Records:
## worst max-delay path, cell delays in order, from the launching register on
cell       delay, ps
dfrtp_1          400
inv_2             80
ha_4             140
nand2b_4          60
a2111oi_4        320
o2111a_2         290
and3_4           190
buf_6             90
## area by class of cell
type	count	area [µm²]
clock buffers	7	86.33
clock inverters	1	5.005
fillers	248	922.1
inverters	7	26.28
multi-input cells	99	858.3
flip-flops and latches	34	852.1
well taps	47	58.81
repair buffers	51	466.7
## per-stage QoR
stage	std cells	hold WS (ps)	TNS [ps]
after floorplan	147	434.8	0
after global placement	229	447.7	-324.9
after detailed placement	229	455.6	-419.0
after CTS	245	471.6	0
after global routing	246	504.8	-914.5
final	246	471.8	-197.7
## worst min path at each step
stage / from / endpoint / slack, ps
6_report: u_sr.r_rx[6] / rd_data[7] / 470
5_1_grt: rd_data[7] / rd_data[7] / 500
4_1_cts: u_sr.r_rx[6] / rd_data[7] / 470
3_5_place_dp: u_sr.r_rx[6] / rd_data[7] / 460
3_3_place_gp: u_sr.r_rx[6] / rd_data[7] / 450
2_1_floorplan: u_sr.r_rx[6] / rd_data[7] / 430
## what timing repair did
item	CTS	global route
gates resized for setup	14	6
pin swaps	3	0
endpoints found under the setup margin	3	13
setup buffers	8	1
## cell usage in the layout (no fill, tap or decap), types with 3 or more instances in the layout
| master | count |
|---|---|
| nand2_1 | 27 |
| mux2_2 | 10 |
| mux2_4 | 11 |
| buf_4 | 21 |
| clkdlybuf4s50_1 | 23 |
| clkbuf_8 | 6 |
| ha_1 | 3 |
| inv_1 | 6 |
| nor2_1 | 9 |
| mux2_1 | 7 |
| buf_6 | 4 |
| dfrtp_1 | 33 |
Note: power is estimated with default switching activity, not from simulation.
===== config.mk =====
export PLATFORM = sky130hd
export DESIGN_NAME = bus_arbiter
export DESIGN_NICKNAME = d
export VERILOG_FILES = /design/src/rtl/bus_arbiter.sv
export SDC_FILE = /design/constraint.sdc
export NUM_CORES = 1
export LEC_CHECK = 0
export BUFFER_PORTS_ARGS = -buffer_cell sky130_fd_sc_hd__buf_4
export CORE_MARGIN = 3
export CORE_UTILIZATION = 47
export CTS_CLUSTER_SIZE = 30
export DETAILED_ROUTE_END_ITERATION = 16
export PLACE_DENSITY = 0.83
export SLEW_MARGIN = 10
export SYNTH_ARGS = -nofsm -noshare
export SYNTH_HDL_FRONTEND = slang
export SYNTH_SLANG_ARGS = --single-unit

===== constraint.sdc =====
create_clock -name clk -period 1.45 [get_ports clk]
set_input_delay 0.0725 -clock clk [delete_from_list [all_inputs] [get_ports clk]]
set_output_delay 0.0725 -clock clk [all_outputs]
set_load 0.01 [all_outputs]

===== src/rtl/bus_arbiter.sv =====
// -----------------------------------------------------------------------------
// bus_arbiter
//
// Purpose:
//   Round-robin arbiter for the shared internal CPU data bus. Four requesters
//   (register-file write port, ALU result, memory read, I/O) compete for the
//   bus. Grants are one-hot and registered. Every change of owner passes
//   through a one-cycle turnaround gap with no grant. An owner that has held
//   the bus for MAX_HOLD cycles is pre-empted, but only while another
//   requester is waiting.
//
// Handshake:
//   req[i] is a level request. It is held until grant[i] arrives and then for
//   as long as requester i wants the bus. Dropping req[i] releases the bus at
//   the next edge. A request that drops and is raised again between two edges
//   is never seen.
//
// Ports:
//   clk        - single clock; all state changes on the rising edge
//   reset      - asynchronous, active-low; clears all state immediately
//   req[N-1:0] - request vector, one bit per requester
//   grant      - one-hot grant, or all zero (registered)
//   busy       - registered copy of |grant
//   owner      - index of the current or most recent grantee (registered)
//   preempt    - one-cycle pulse in the gap cycle that follows a revoke caused
//                by the hold limit
//   dbg_state  - current FSM state (IDLE=0, OWN=1, GAP=2), for observation
// -----------------------------------------------------------------------------
module bus_arbiter #(
    parameter int N        = 4,   // only 4 is supported; owner is 2 bits
    parameter int MAX_HOLD = 8    // 1..15
) (
    input  logic         clk,
    input  logic         reset,
    input  logic [N-1:0] req,
    output logic [N-1:0] grant,
    output logic         busy,
    output logic [1:0]   owner,
    output logic         preempt,
    output logic [1:0]   dbg_state
);

    typedef enum logic [1:0] {
        ST_IDLE = 2'd0,
        ST_OWN  = 2'd1,
        ST_GAP  = 2'd2
    } state_t;

    state_t         state_q, state_d;
    logic [1:0]     last_q, last_d;
    logic [3:0]     hold_cnt_q, hold_cnt_d;
    logic [N-1:0]   grant_q, grant_d;
    logic           busy_q, busy_d;
    logic [1:0]     owner_q, owner_d;
    logic           preempt_q, preempt_d;

    // Round-robin pick: the first set request bit starting at last+1, wrapping
    // mod 4. The loop visits last itself last, so a lone requester that was
    // also the previous owner still wins.
    logic [1:0]     sel;
    logic [1:0]     cand;
    logic           found;

    always_comb begin
        sel   = last_q;
        cand  = last_q;
        found = 1'b0;
        for (int i = 1; i <= 4; i++) begin
            cand = last_q + 2'(i);
            if (!found && req[cand]) begin
                sel   = cand;
                found = 1'b1;
            end
        end
    end

    logic at_max;
    logic others_waiting;

    assign at_max = (hold_cnt_q == 4'(MAX_HOLD));
    // In OWN, grant_q holds exactly the owner's bit, so masking it leaves the
    // requesters that are waiting.
    assign others_waiting = |(req & ~grant_q);

    always_comb begin
        state_d    = state_q;
        last_d     = last_q;
        hold_cnt_d = hold_cnt_q;
        grant_d    = grant_q;
        owner_d    = owner_q;
        preempt_d  = 1'b0;

        unique case (state_q)
            ST_IDLE, ST_GAP: begin
                grant_d = '0;
                if (|req) begin
                    grant_d    = {{(N-1){1'b0}}, 1'b1} << sel;
                    owner_d    = sel;
                    last_d     = sel;
                    hold_cnt_d = 4'd1;
                    state_d    = ST_OWN;
                end else begin
                    state_d = ST_IDLE;
                end
            end
            ST_OWN: begin
                if (!req[owner_q]) begin
                    // Release by the owner wins over a coincident pre-emption.
                    grant_d = '0;
                    state_d = ST_GAP;
                end else if (at_max && others_waiting) begin
                    grant_d   = '0;
                    preempt_d = 1'b1;
                    state_d   = ST_GAP;
                end else if (!at_max) begin
                    hold_cnt_d = hold_cnt_q + 4'd1;
                end
                // Uncontended at the limit: hold_cnt stays saturated.
            end
            default: begin
                grant_d = '0;
                state_d = ST_IDLE;
            end
        endcase

        busy_d = |grant_d;
    end

    always_ff @(posedge clk or negedge reset) begin
        if (!reset) begin
            state_q    <= ST_IDLE;
            last_q     <= 2'd3;     // requester 0 wins the first arbitration
            hold_cnt_q <= 4'd0;
            grant_q    <= '0;
            busy_q     <= 1'b0;
            owner_q    <= 2'd0;
            preempt_q  <= 1'b0;
        end else begin
            state_q    <= state_d;
            last_q     <= last_d;
            hold_cnt_q <= hold_cnt_d;
            grant_q    <= grant_d;
            busy_q     <= busy_d;
            owner_q    <= owner_d;
            preempt_q  <= preempt_d;
        end
    end

    assign grant     = grant_q;
    assign busy      = busy_q;
    assign owner     = owner_q;
    assign preempt   = preempt_q;
    assign dbg_state = state_q;

endmodule
==> src/rtl/serial_frame_rx_if.sv <==
// Output handshake bundle for serial_frame_rx: parallel word plus valid/ready.
// The receiver uses the master side; the downstream consumer uses the slave side.
interface serial_frame_rx_if #(
  parameter int DATA_W = 8
);
  logic [DATA_W-1:0] out_data;
  logic              out_valid;
  logic              out_ready;

  modport master (
    output out_data,
    output out_valid,
    input  out_ready
  );

  modport slave (
    input  out_data,
    input  out_valid,
    output out_ready
  );
endinterface

==> src/rtl/serial_frame_rx.sv <==
// Serial frame receiver: start bit, DATA_W data bits (LSB first), optional
// parity bit and a stop bit. Each frame is reassembled into a word held in a
// one-deep register and offered downstream over valid/ready. Bad frames pulse
// parity_err or frame_err; a good frame arriving while the holding register is
// still occupied is dropped and sets the sticky overflow flag.
module serial_frame_rx #(
  parameter int DATA_W     = 8,
  parameter int PARITY_EN  = 1,
  parameter int PARITY_ODD = 0
) (
  input  logic                clk,
  input  logic                reset,
  input  logic                serial,
  input  logic                bit_en,
  serial_frame_rx_if.master   out_if,
  output logic                parity_err,
  output logic                frame_err,
  output logic                overflow
);

  localparam int CNT_W = $clog2(DATA_W) + 1;

  typedef enum logic [1:0] {
    IDLE   = 2'd0,
    DATA   = 2'd1,
    PARITY = 2'd2,
    STOP   = 2'd3
  } state_t;

  state_t            state_q;
  logic [CNT_W-1:0]  cnt_q;
  logic [DATA_W-1:0] shift_q;
  logic              par_bad_q;
  logic [DATA_W-1:0] out_data_q;
  logic              out_valid_q;
  logic              parity_err_q;
  logic              frame_err_q;
  logic              overflow_q;

  // Returns 1 when data plus received parity bit do not match the configured sense.
  function automatic logic parity_bad(input logic [DATA_W-1:0] d, input logic p);
    return ((^d) ^ p) != 1'(PARITY_ODD);
  endfunction

  // Receiver FSM, holding register and status flags; the handshake side keeps
  // running on edges where bit_en is low while the frame state stays frozen.
  always_ff @(posedge clk) begin
    if (reset) begin
      state_q      <= IDLE;
      cnt_q        <= '0;
      shift_q      <= '0;
      par_bad_q    <= 1'b0;
      out_data_q   <= '0;
      out_valid_q  <= 1'b0;
      parity_err_q <= 1'b0;
      frame_err_q  <= 1'b0;
      overflow_q   <= 1'b0;
    end else begin
      parity_err_q <= 1'b0;
      frame_err_q  <= 1'b0;

      if (out_valid_q && out_if.out_ready) begin
        out_valid_q <= 1'b0;
      end

      if (bit_en) begin
        case (state_q)
          IDLE: begin
            if (!serial) begin
              state_q   <= DATA;
              cnt_q     <= '0;
              shift_q   <= '0;
              par_bad_q <= 1'b0;
            end
          end
          DATA: begin
            shift_q <= shift_q | (DATA_W'(serial) << cnt_q);
            cnt_q   <= cnt_q + CNT_W'(1);
            if (cnt_q == CNT_W'(DATA_W - 1)) begin
              state_q <= (PARITY_EN != 0) ? PARITY : STOP;
            end
          end
          PARITY: begin
            par_bad_q <= parity_bad(shift_q, serial);
            state_q   <= STOP;
          end
          STOP: begin
            // A low stop bit is only a framing error, never a new start bit.
            state_q <= IDLE;
            if (!serial) begin
              frame_err_q <= 1'b1;
            end else if (par_bad_q) begin
              parity_err_q <= 1'b1;
            end else if (!out_valid_q || out_if.out_ready) begin
              out_data_q  <= shift_q;
              out_valid_q <= 1'b1;
            end else begin
              overflow_q <= 1'b1;
            end
          end
          default: begin
            state_q <= IDLE;
          end
        endcase
      end
    end
  end

  assign out_if.out_data  = out_data_q;
  assign out_if.out_valid = out_valid_q;
  assign parity_err       = parity_err_q;
  assign frame_err        = frame_err_q;
  assign overflow         = overflow_q;

endmodule

==> src/flat_wrapper.sv <==
// flat-port wrapper written by rule: the top's interface ports become plain ports
module serial_frame_rx_flat 
#(
  parameter int DATA_W     = 8,
  parameter int PARITY_EN  = 1,
  parameter int PARITY_ODD = 0
)
  (clk, reset, serial, bit_en, parity_err, frame_err, overflow, out_if_out_data, out_if_out_valid, out_if_out_ready);
  serial_frame_rx_if #(.DATA_W(DATA_W)) out_if_i ();
  input  logic clk;
  input  logic reset;
  input  logic serial;
  input  logic bit_en;
  output logic parity_err;
  output logic frame_err;
  output logic overflow;
  output wire logic [$bits(out_if_i.out_data)-1:0] out_if_out_data;
  output wire logic [$bits(out_if_i.out_valid)-1:0] out_if_out_valid;
  input wire logic [$bits(out_if_i.out_ready)-1:0] out_if_out_ready;
  assign out_if_out_data = out_if_i.out_data;
  assign out_if_out_valid = out_if_i.out_valid;
  assign out_if_i.out_ready = out_if_out_ready;
  serial_frame_rx #(.DATA_W(DATA_W), .PARITY_EN(PARITY_EN), .PARITY_ODD(PARITY_ODD)) u_core (.clk(clk), .reset(reset), .serial(serial), .bit_en(bit_en), .out_if(out_if_i), .parity_err(parity_err), .frame_err(frame_err), .overflow(overflow));
endmodule
==> config.mk <==
export PLATFORM = sky130hd
export DESIGN_NAME = serial_frame_rx_flat
export DESIGN_NICKNAME = d
export VERILOG_FILES = /design/src/rtl/serial_frame_rx_if.sv /design/src/rtl/serial_frame_rx.sv /design/src/flat_wrapper.sv
export SDC_FILE = /design/constraint.sdc
export NUM_CORES = 1
export LEC_CHECK = 0
export ABC_AREA = 1
export CAP_MARGIN = 30
export CORE_ASPECT_RATIO = 0.9
export CORE_MARGIN = 5
export CORE_UTILIZATION = 51
export CTS_BUF_LIST = sky130_fd_sc_hd__clkbuf_16
export CTS_CLUSTER_DIAMETER = 60
export DETAILED_ROUTE_END_ITERATION = 7
export PLACE_DENSITY_LB_ADDON = 0.05
export SYNTH_ARGS = -nofsm -noshare
export SYNTH_HDL_FRONTEND = slang
export SYNTH_SLANG_ARGS = --single-unit
==> constraint.sdc <==
create_clock -name clk -period 1.77 [get_ports clk]
set_input_delay 0.531 -clock clk [delete_from_list [all_inputs] [get_ports clk]]
set_output_delay 0.531 -clock clk [all_outputs]
set_load 0.01 [all_outputs]
==> summary.md, run 1 <==
The flow ran to the end, and the final reports show no timing, DRC or antenna violations. The critical path class was reg -> out. The tools report the origin of the critical flop-to-flop path as u_core.state_q[0].

The clock reaches the later pin of the worst-skew pair after 0.26 ns. Counting along the longest clock path gives a buffer depth of 2. The global placement routability congestion was 0.876. The library cell occupying the most area in the post-synthesis netlist was dfxtp_1. Cell type group with the largest total delay on the critical path: buffers and inverters. The die covers 3690 µm². After the last flow step, the layout net total stands at 218. The reported net switching power is 0.000334 W. The critical path endpoint is out_if_out_data[4]. For the worst setup slack for register-to-register paths, the log shows 0.18 ns. Summed over all failing endpoints, the final setup total negative slack is 0 ns. The first global-routing pass estimated 5.00 mm of wire. After detailed routing, the number of remaining DRC violations is 0.

The floorplan has 17 rows. The ratio of cells with drive above 1 in the final layout came out at 11.1%. Relative to the synthesized area, the layout overhead comes to 23.4%. The post-synthesis register bit count was 27; the share of flip-flops with an asynchronous set or reset was 0%.

The tools report the endpoint type of the worst setup path as an output port. The final critical delay including setup and external delays came out at 1.68 ns. Number of global-route vias before repair: 1229. Based on the critical path, the design can be clocked at up to 596 MHz. For the distinct cell type count of the synthesized netlist, the log shows 21. The tools report the I/O pin count as 17. The worst pin sits at a relative slew slack of 69.0%.

In this run the worst path has a maximum fanout of 2. For the final-report max-slew violation count, the log shows 0. The mean routed wirelength per cell came out at 11.8 µm. Register area share after synthesis: 41.2%. The worst hold slack is 0.443 ns, and the routed via count divided by cell count is 5.17. Tracing the worst setup path back leads to its startpoint at u_core.out_if.out_data[4]. The post-synthesis cell count is 183. Data arrives at the worst endpoint at 1.15 ns.

For this design the ratio of total power to cell area is 820 nW/µm². The number of buffers and inverters on the critical path was 1; the top-area cell type share of the netlist area was 41.2%. Cell count along the critical path: 1. For this configuration, the core starts out at a cell density of 53.1%. Max-cap violations in this run came to 0. The area of the core is 2470 µm². The classification of the worst-slack hold path was reg -> reg. The tools report the clock share of power as 39.0%.

The via count of the routed design is 1215, and the DRC violation total after the first TritonRoute iteration is 63. The synthesized design contains 0 enable-type register cells. The number of hold buffers added after CTS was 0. Sequential cells burn 47.7% of the power. During synthesis, Yosys emitted a total of 0 warnings. The number of H-tree levels is 1. Across every metal layer, demand over resource in global routing totals 16.5%. Counting the buffers created by CTS gives 3. The antenna diode count was 0.

Ranked by total cell area, the synthesized netlist is headed by dfxtp_1 (41%), nand2_1 (12%), inv_1 (8.9%). The number of cells on the worst reg-to-reg path is 9. From bottom edge to top edge, the die measures 58.1 µm. Longest individual stage delay on the worst path: 0.54 ns.

The cell with the most instances after synthesis is nand2_1. When the netlist entered floorplanning its net count stood at 193. The signal on the critical path passes through clkdlybuf4s50_1.

The remaining antenna violation count after routing is 0, and the width of the die is 63.5 µm. The worst hold path was traced through 2 stages. STA classifies the critical path startpoint as a flop.

Per report_power, the combinational group accounts for 13.3% of the total. Cell with the largest stage delay on the worst path: clkdlybuf4s50_1. Port buffering added 16 buffers.

For the count of endpoints failing hold in the final timing report, the log shows 0. The CTS clock-pin slew for the worst setup and hold paths came out at 0.07 ns. IR analysis of the VDD net gives a maximum drop of 0.488 mV.

The switching power as a share of total power was 25.1%. Summing all non-filler instances in the final layout gives an area of 1620 µm². TritonCTS built the clock tree. The routed design has 2.78 mm of wire. Maximum number of pins on one net before global-route repair: 17.

For the reported leakage power, the log shows 0.637 nW. Among all flip-flop cells after synthesis, the most frequent one is dfxtp_1. The final cycle utilization of the critical path works out to 94.7%. The root buffer cell chosen for the clock tree is clkbuf_16. Number of placed instances with taps included: 231. A synthesized cell averages 7.17 µm².

The number of setup violations in the final report is 0. Summing all placed instances gives a cell area of 1530 µm². Critical path required time: 1.24 ns. The logs give 0 for the number of antenna violations at the first check in global routing and 0.00432 ns for the clock skew after layout. The run gives 235 as the final non-filler cell total.

The commonest cells after synthesis are nand2_1 (41), inv_1 (31), dfxtp_1 (27). The total overflow left after global routing is 0. Summed over all nets, the half-perimeter wirelength after detailed placement is 2.20 mm. At the pin with the least slew margin, the transition time is 0.465 ns.

After synthesis the cells add up to 1310 µm². The number of clock sinks seen by CTS came out at 27. The logs give 0.000993 W for the internal cell power and 4 for the detailed-routing iteration count for the pre-antenna-repair pass. Setup repair after global routing left no endpoint under its margin. In this run the critical register-to-register path is captured at u_core.shift_q[4].
how the worst min path moves through the flow:
stage | start | end | slack (ns)
2_1_floorplan | u_core.par_bad_q | u_core.parity_err | 0.44
3_3_place_gp | u_core.out_if.out_data[0] | u_core.out_if.out_data[0] | 0.43
3_5_place_dp | u_core.out_if.out_data[1] | u_core.out_if.out_data[1] | 0.43
4_1_cts | u_core.out_if.out_data[1] | u_core.out_if.out_data[1] | 0.45
5_1_grt | u_core.out_if.out_data[6] | u_core.out_if.out_data[6] | 0.48
6_report | u_core.out_if.out_data[1] | u_core.out_if.out_data[1] | 0.44
per-layer routing:
metal	track usage, %	share of wire (%)	vias up
li1	-	-	630
met1	19.1	45	548
met2	31.2	48	32
met3	2.52	6.3	5
met4	4.45	1.3	0
met5	0	0	-
power groups by stage:
stage	Sequential [W]	Combinational [W]	Clock, W
floorplan	0.000646	0.000122	0
global placement	0.000646	0.000169	0
detailed placement	0.000647	0.000176	0
CTS	0.000633	0.000177	0.000525
global route	0.000635	0.000197	0.000553
finish	0.000633	0.000176	0.000518
area by class of cell:
class,instances,area (µm²)
fillers,218,850
clock inverters,1,7.51
inverters,34,130
flip-flops and latches,27,541
repair buffers,23,215
multi-input cells,119,614
well taps,28,35.0
clock buffers,3,75.1
kinds of logic after synthesis:
kind of cell | synth area share (%)
AOI/OAI and AO/OA | 19.5
adders and majority gates | 4.77
buffers and inverters | 11.9
DFF | 41.2
and+or+nand+nor | 22.6
state kept, by name, indices dropped and copies added (netlist names), 2 cells and up:
signal and cells:
u_core.out_if.out_data 8, u_core.state_q 2, u_core.shift_q 8, u_core.cnt_q 4
placed cells by master (no fill, tap or decap), types with 3 or more instances in the layout:
| master | instances |
|---|---|
| a21oi_1 | 22 |
| buf_4 | 7 |
| clkbuf_16 | 3 |
| clkdlybuf4s50_1 | 15 |
| dfxtp_1 | 27 |
| ha_1 | 5 |
| inv_1 | 31 |
| nand2_1 | 41 |
| nand3_1 | 9 |
| nor2_1 | 11 |
| nor2_2 | 3 |
| nor3_1 | 5 |
| o21ai_0 | 12 |
stage by stage:
| step | setup WS, ns | util [%] | total power, W |
|---|---|---|---|
| 4_1_cts | 0.0796 | 65.5 | 0.00134 |
| 3_3_place_gp | -0.129 | 62.1 | 0.000814 |
| 3_5_place_dp | -0.201 | 62.1 | 0.000823 |
| 6_report | 0.0933 | 65.6 | 0.00133 |
| 2_1_floorplan | 0.394 | - | 0.000768 |
| 5_1_grt | 0.00808 | 65.6 | 0.00138 |
repair_timing:
action	in CTS	in global routing
buffers inserted	0	0
endpoints found under the setup margin	0	16
gates resized for setup	0	1
Note: power is estimated with default switching activity, not from simulation.
==> run 2, diff against run 1 <==
Settings changed: CORE_UTILIZATION 51 to 30.
==> summary.md, run 2 (synthesized netlist as in run 1, its figures left out) <==
In the layout the commonest cells are nand2_1 (41), inv_1 (31), dfxtp_1 (27). The count of buffers added by post-CTS timing repair for setup is 0 (unchanged), and the total DRC errors in the routed layout is 0 (unchanged). The width of the die works out to 79.7 µm (+26%). The count of buffers inserted at the top-level ports was 16 (unchanged); the DRC violation total after the first TritonRoute iteration was 59 (-6.3%). Post-layout worst setup margin: 0.111 ns (+0.0176 ns). The layout-stage area growth over the synthesis result works out to 27.2%. The worst setup slack for register-to-register paths was 0.21 ns (+0.03 ns).

Broken down by cell family, the worst path's largest delay share belongs to buffers and inverters. The biggest fanout along the worst timing path was 2 (unchanged); the area of the core was 4160 µm² (+68%). Critical path class: reg -> out. Total global routing overflow: 0 (unchanged). The count of endpoints failing hold in the final timing report is 0 (unchanged).

For the post-detailed-placement half-perimeter wirelength, the log shows 2.14 mm (-2.5%). The longest individual stage delay on the worst path is 0.53 ns (about the same), and the worst hold slack is 0.444 ns (+0.00186 ns). The internal cell power came out at 0.000995 W (+0.15%). STA classifies the critical path endpoint as an output port. The number of setup violations in the final report came out at 0 (unchanged). The mean routed wirelength per cell was 10.2 µm (-14%); the number of buffers on the longest clock path was 2 (unchanged). Traced cell by cell, the critical path runs through clkdlybuf4s50_1. The kind of start point of the critical path was a flop. Routed via count divided by cell count: 4.31 (-17%). The run gives 1154 (-5.0%) as the via count of the routed design.

The number of antenna violations at the first check in global routing came out at 0 (unchanged). The ratio of total power to cell area works out to 800 nW/µm² (-2.5%). For the global placement routability congestion, the log shows 0.774 (-12%). The run gives 47.4% (-0.3 points) as the sequential fraction of design power.

TritonCTS built the clock tree. The number of CTS-inserted buffers was 3 (unchanged). The standard cell area after detailed placement came out at 1580 µm² (+3.1%).

The slew at the pin with the worst max-slew slack is 0.480 ns (+0.0143 ns), and the maximum operating frequency is 603 MHz (+1.1%). The run gives 9.99% (-6.5 points) as the total global routing track utilization. Critical path required time: 1.24 ns (about the same). The worst slack after detailed placement was -0.161 ns (+0.0392 ns); the depth of the worst register-to-register path was 8 (-1). The final critical delay including setup and external delays was 1.66 ns (-0.0176 ns).

The max-cap check violation count was 0 (unchanged); the total die area was 5800 µm² (+57%). Root buffer cell: clkbuf_16. The critical path endpoint is out_if_out_data[7]. The flow ran to the end, and the final reports show no timing, DRC or antenna violations. The part of the power in combinational logic came out at 13.3% (about the same).

The number of buffers and inverters on the critical path was 1 (unchanged). The logs give 4 (unchanged) for the detailed-routing iteration count for the pre-antenna-repair pass and 0.00635 ns (+0.00204 ns) for the clock skew after layout. Clock network latency to the later pin of the worst-skew pair: 0.26 ns (about the same). The worst reg2reg path endpoint is u_core.shift_q[5].

The logs give 22 (+5) for the floorplan row count and 219 (+0.46%) for the final layout net count. For the number of H-tree levels, the log shows 1 (unchanged). The number of global-route vias before repair was 1057 (-14%). The run gives 27 (unchanged) as the number of clock sinks seen by CTS.

The tools report the reported leakage power as 0.633 nW (-0.65%). The library cell used most frequently in the layout, excluding fill and tap cells, is nand2_1. The switching power as a share of total power is 25.4% (+0.27 points), and the cell count along the critical path is 1 (unchanged). The CTS clock-pin slew for the worst setup and hold paths is 0.07 ns (about the same).

Setup repair after global routing left no endpoint under its margin. The first-pass GRT wire length was 4.60 mm (-8.1%). The largest individual stage delay along the critical path comes from the cell clkdlybuf4s50_1. The final cycle utilization of the critical path is 93.7% (-1.0 points). The relative slew slack was 68.0% (-0.95 points); the ratio of cells with drive above 1 in the final layout was 11.5% (+0.43 points). For the antenna diode count, the log shows 0 (unchanged).

The origin of the critical flop-to-flop path was u_core.state_q[0]. The tools report the final instance area as 1670 µm² (+3.1%). The run gives 39.3% (+0.3 points) as the clock share of power. The run gives 0.427 mV (-12%) as the worst supply voltage drop on vdd.

The worst path arrival time is 1.13 ns (-0.02 ns), and the vertical extent of the die is 72.7 µm (+25%). For the total wirelength of the detailed-routed design, the log shows 2.73 mm (-1.9%). Final-report max-slew violation count: 0 (unchanged). The run gives 0 (unchanged) as the remaining antenna violation count after routing. The maximum number of pins on one net before global-route repair was 17 (unchanged); the initial core utilization was 31.5% (-22 points). The I/O pin count was 17 (unchanged). In this run the worst setup path begins at u_core.out_if.out_data[7]. The reported net switching power was 0.000339 W (+1.6%). The worst hold path belongs to the class reg -> reg.
-- run 2: area by class of cell --
type                            instances  area (µm²)
Tap cell                               60        75.1
Clock buffer                            3        75.1
Timing Repair Buffer                   24         220
Inverter                               34         130
Multi-Input combinational cell        119         619
Sequential cell                        27         541
Fill cell                             433        2490
Clock inverter                          1        7.51
-- run 2: how the worst min path moves through the flow --
stage | start | to | slack, ns | depth (start not counted)
5_1_grt | u_core.out_if.out_data[6] | u_core.out_if.out_data[6] | 0.46 | 2
4_1_cts | u_core.out_if.out_data[5] | u_core.out_if.out_data[5] | 0.45 | 2
3_5_place_dp | u_core.out_if.out_data[4] | u_core.out_if.out_data[4] | 0.44 | 2
6_report | u_core.out_if.out_data[3] | u_core.out_if.out_data[3] | 0.44 | 2
2_1_floorplan | u_core.par_bad_q | u_core.parity_err | 0.44 | 2
3_3_place_gp | u_core.out_if.out_data[7] | u_core.out_if.out_data[7] | 0.43 | 2
-- run 2: power groups by stage --
stage / Combinational, W / Clock, W / Sequential [W]
2_1_floorplan: 0.000122 / 0 / 0.000646
3_3_place_gp: 0.000175 / 0 / 0.000646
3_5_place_dp: 0.000178 / 0 / 0.000647
4_1_cts: 0.000178 / 0.000548 / 0.000632
5_1_grt: 0.000201 / 0.000568 / 0.000634
6_report: 0.000177 / 0.000524 / 0.000632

Your task:
Look through the listing above. Pick out each line with "plus" and copy it.

Answer:
// Output handshake bundle for serial_frame_rx: parallel word plus valid/ready.
  // Returns 1 when data plus received parity bit do not match the configured sense.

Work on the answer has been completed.